**TASK INSTRUCTIONS**
From the data below, retype exactly the lines starting with the one that contains "pwr,irDropWorstVdd,0.411,mV" and ending with the one that contains "floorplanning,dieArea,21200,um^2", both included.
(TASK DATA begins)
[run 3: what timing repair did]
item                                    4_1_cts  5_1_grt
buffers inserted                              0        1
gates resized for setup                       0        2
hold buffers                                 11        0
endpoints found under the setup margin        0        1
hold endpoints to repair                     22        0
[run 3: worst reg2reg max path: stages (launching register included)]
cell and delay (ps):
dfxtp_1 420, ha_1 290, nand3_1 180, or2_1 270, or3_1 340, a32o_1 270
<file path="config.mk">
export PLATFORM = sky130hd
export DESIGN_NAME = cis_rom
export DESIGN_NICKNAME = d
export VERILOG_FILES = /design/src/rtl/cis_pkg.sv /design/src/rtl/cis_addr_dec.sv /design/src/rtl/cis_name_rom.sv /design/src/rtl/cis_rom.sv
export SDC_FILE = /design/constraint.sdc
export NUM_CORES = 1
export LEC_CHECK = 0
export ABC_AREA = 1
export BUFFER_PORTS_ARGS = -buffer_cell sky130_fd_sc_hd__buf_2
export CORE_UTILIZATION = 35
export DETAILED_ROUTE_END_ITERATION = 12
export PLACE_DENSITY = 0.64
export SLEW_MARGIN = 0
export SYNTH_ARGS = -nofsm -noshare
export SYNTH_HDL_FRONTEND = slang
export SYNTH_SLANG_ARGS = --single-unit
</file>
<file path="constraint.sdc">
create_clock -name sys_clk -period 4.01 [get_ports sys_clk]
set_input_delay 0.2005 -clock sys_clk [delete_from_list [all_inputs] [get_ports sys_clk]]
set_output_delay 0.2005 -clock sys_clk [all_outputs]
set_load 0.005 [all_outputs]
</file>
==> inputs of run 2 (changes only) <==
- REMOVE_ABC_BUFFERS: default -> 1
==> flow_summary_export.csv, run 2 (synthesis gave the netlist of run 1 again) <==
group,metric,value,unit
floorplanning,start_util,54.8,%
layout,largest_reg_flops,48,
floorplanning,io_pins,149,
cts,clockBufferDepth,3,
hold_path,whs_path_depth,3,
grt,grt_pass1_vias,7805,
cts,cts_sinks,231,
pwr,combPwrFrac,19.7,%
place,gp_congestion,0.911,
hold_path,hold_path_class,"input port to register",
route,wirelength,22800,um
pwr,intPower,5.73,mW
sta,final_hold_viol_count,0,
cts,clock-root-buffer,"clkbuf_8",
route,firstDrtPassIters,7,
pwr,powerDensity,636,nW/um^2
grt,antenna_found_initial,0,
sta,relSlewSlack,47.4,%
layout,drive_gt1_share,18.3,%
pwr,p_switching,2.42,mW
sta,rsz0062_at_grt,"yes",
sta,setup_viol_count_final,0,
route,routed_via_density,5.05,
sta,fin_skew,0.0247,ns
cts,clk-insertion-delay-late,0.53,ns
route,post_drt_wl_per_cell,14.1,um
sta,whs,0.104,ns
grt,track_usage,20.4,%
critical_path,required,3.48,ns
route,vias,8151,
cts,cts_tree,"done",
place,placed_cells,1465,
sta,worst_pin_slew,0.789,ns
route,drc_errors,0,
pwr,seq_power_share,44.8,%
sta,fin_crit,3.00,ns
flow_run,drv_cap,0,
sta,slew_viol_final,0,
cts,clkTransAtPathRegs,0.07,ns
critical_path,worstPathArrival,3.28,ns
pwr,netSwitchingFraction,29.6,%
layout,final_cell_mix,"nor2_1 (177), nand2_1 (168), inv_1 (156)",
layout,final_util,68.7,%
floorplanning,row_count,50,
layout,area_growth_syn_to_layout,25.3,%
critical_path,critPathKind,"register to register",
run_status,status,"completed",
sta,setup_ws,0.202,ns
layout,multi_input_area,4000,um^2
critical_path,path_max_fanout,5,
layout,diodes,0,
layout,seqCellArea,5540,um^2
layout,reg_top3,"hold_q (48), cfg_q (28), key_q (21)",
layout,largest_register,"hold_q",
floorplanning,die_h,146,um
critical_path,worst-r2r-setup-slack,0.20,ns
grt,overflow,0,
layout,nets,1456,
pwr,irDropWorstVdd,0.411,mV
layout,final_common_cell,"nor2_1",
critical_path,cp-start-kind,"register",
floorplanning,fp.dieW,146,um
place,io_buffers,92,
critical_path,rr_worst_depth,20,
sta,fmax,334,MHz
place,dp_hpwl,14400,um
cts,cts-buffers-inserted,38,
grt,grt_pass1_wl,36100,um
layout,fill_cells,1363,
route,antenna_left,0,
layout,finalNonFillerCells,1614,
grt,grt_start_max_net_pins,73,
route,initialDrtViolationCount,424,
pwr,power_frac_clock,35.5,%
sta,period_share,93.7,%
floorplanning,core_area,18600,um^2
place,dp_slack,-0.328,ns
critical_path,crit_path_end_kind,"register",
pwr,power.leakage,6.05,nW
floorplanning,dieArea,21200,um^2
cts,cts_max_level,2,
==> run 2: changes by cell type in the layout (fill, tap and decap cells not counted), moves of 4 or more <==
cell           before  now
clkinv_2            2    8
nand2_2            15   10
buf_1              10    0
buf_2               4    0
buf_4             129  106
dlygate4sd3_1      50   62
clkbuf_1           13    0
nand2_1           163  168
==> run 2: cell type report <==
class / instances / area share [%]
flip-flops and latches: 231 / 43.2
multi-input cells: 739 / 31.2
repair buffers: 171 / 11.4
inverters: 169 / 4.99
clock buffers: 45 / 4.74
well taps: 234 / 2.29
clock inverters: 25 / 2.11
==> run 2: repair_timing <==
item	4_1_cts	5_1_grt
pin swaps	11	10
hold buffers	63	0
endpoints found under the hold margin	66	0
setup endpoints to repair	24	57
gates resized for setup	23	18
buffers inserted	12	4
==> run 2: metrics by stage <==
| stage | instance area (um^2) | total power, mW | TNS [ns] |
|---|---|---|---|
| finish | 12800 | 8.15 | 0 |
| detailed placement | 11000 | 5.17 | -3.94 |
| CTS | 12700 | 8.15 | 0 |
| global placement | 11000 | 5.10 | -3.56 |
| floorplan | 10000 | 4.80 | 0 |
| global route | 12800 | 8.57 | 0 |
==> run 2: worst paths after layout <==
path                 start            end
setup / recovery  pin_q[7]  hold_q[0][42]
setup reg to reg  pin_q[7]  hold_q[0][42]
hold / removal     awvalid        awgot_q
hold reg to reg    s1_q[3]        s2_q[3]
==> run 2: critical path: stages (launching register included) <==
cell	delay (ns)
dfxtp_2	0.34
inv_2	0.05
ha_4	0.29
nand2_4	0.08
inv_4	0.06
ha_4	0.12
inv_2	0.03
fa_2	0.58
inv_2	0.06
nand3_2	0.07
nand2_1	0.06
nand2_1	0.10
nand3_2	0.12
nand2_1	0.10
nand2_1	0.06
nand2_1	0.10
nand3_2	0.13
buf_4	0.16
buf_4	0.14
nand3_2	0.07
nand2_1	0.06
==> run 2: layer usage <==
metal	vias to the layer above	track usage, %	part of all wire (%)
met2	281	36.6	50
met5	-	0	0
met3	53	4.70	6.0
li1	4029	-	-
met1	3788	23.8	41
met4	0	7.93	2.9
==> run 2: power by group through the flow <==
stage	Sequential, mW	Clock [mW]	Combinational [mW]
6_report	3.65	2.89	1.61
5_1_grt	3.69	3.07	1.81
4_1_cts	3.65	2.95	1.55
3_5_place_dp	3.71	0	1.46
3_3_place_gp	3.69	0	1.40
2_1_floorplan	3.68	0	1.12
File: src/rtl/watchdog_tick.sv
`timescale 1ns/1ps
// turns the chosen counting clock into one-cycle enables on mclk
module watchdog_tick (
	// clock and synchronised reset
	input  wire logic mclk,
	input  wire logic rstN,
	// clock choice and sleep clock pin
	input  wire logic useBusClk,
	input  wire logic sleepClk,
	// one pulse per counting clock rising edge
	output logic      tick
);

	logic syncA_reg;  // first synchroniser stage, read only by syncB
	logic syncB_reg;  // second synchroniser stage
	logic syncC_reg;  // delayed copy for edge detection
	logic tick_next;  // next tick value

	////////////////////////////////////////////////////////////////////////
	// bus clock gives an enable each cycle; sleep clock needs its edge
	always_comb begin
		if (useBusClk) begin
			tick_next = 1'b1;
		end else begin
			tick_next = syncB_reg & ~syncC_reg;
		end
	end

	// register stages; the sleep clock is far slower than mclk
	always_ff @(posedge mclk or negedge rstN) begin
		if (!rstN) begin
			syncA_reg <= 1'b0;
			syncB_reg <= 1'b0;
			syncC_reg <= 1'b0;
			tick      <= 1'b0;
		end else begin
			syncA_reg <= sleepClk;
			syncB_reg <= syncA_reg;
			syncC_reg <= syncB_reg;
			tick      <= tick_next;
		end
	end

endmodule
(TASK DATA ends)
**WORKED SOLUTION**
pwr,irDropWorstVdd,0.411,mV
layout,final_common_cell,"nor2_1",
critical_path,cp-start-kind,"register",
floorplanning,fp.dieW,146,um
place,io_buffers,92,
critical_path,rr_worst_depth,20,
sta,fmax,334,MHz
place,dp_hpwl,14400,um
cts,cts-buffers-inserted,38,
grt,grt_pass1_wl,36100,um
layout,fill_cells,1363,
route,antenna_left,0,
layout,finalNonFillerCells,1614,
grt,grt_start_max_net_pins,73,
route,initialDrtViolationCount,424,
pwr,power_frac_clock,35.5,%
sta,period_share,93.7,%
floorplanning,core_area,18600,um^2
place,dp_slack,-0.328,ns
critical_path,crit_path_end_kind,"register",
pwr,power.leakage,6.05,nW
floorplanning,dieArea,21200,um^2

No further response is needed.